**config.mk**
```make
export PLATFORM = sky130hd
export DESIGN_NAME = rdc_radius
export DESIGN_NICKNAME = d
export VERILOG_FILES = /design/src/hdl/assert_macros.svh /design/src/hdl/rdc_pkg.sv /design/src/hdl/rdc_radius.sv
export SDC_FILE = /design/constraint.sdc
export NUM_CORES = 1
export LEC_CHECK = 0
export ABC_AREA = 1
export BUFFER_PORTS_ARGS = -buffer_cell sky130_fd_sc_hd__clkbuf_2
export CAP_MARGIN = 25
export CORE_UTILIZATION = 49
export DETAILED_ROUTE_END_ITERATION = 7
export PLACE_DENSITY = 0.68
export SLEW_MARGIN = 20
export SYNTH_ARGS = -nofsm -noshare
export SYNTH_HDL_FRONTEND = slang
export SYNTH_SLANG_ARGS = --single-unit
```
**constraint.sdc**
```tcl
create_clock -name clk -period 6.2 [get_ports clk]
set_input_delay 0 -clock clk [delete_from_list [all_inputs] [get_ports clk]]
set_output_delay 0 -clock clk [all_outputs]
set_load 0.1 [all_outputs]
```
━━━━━━━━━━━━━━━━
Exercise instructions: Every entry must be set down exactly, with nothing left out.

Result for this task:
**config.mk**
```make
export PLATFORM = sky130hd
export DESIGN_NAME = rdc_radius
export DESIGN_NICKNAME = d
export VERILOG_FILES = /design/src/hdl/assert_macros.svh /design/src/hdl/rdc_pkg.sv /design/src/hdl/rdc_radius.sv
export SDC_FILE = /design/constraint.sdc
export NUM_CORES = 1
export LEC_CHECK = 0
export ABC_AREA = 1
export BUFFER_PORTS_ARGS = -buffer_cell sky130_fd_sc_hd__clkbuf_2
export CAP_MARGIN = 25
export CORE_UTILIZATION = 49
export DETAILED_ROUTE_END_ITERATION = 7
export PLACE_DENSITY = 0.68
export SLEW_MARGIN = 20
export SYNTH_ARGS = -nofsm -noshare
export SYNTH_HDL_FRONTEND = slang
export SYNTH_SLANG_ARGS = --single-unit
```
**constraint.sdc**
```tcl
create_clock -name clk -period 6.2 [get_ports clk]
set_input_delay 0 -clock clk [delete_from_list [all_inputs] [get_ports clk]]
set_output_delay 0 -clock clk [all_outputs]
set_load 0.1 [all_outputs]
```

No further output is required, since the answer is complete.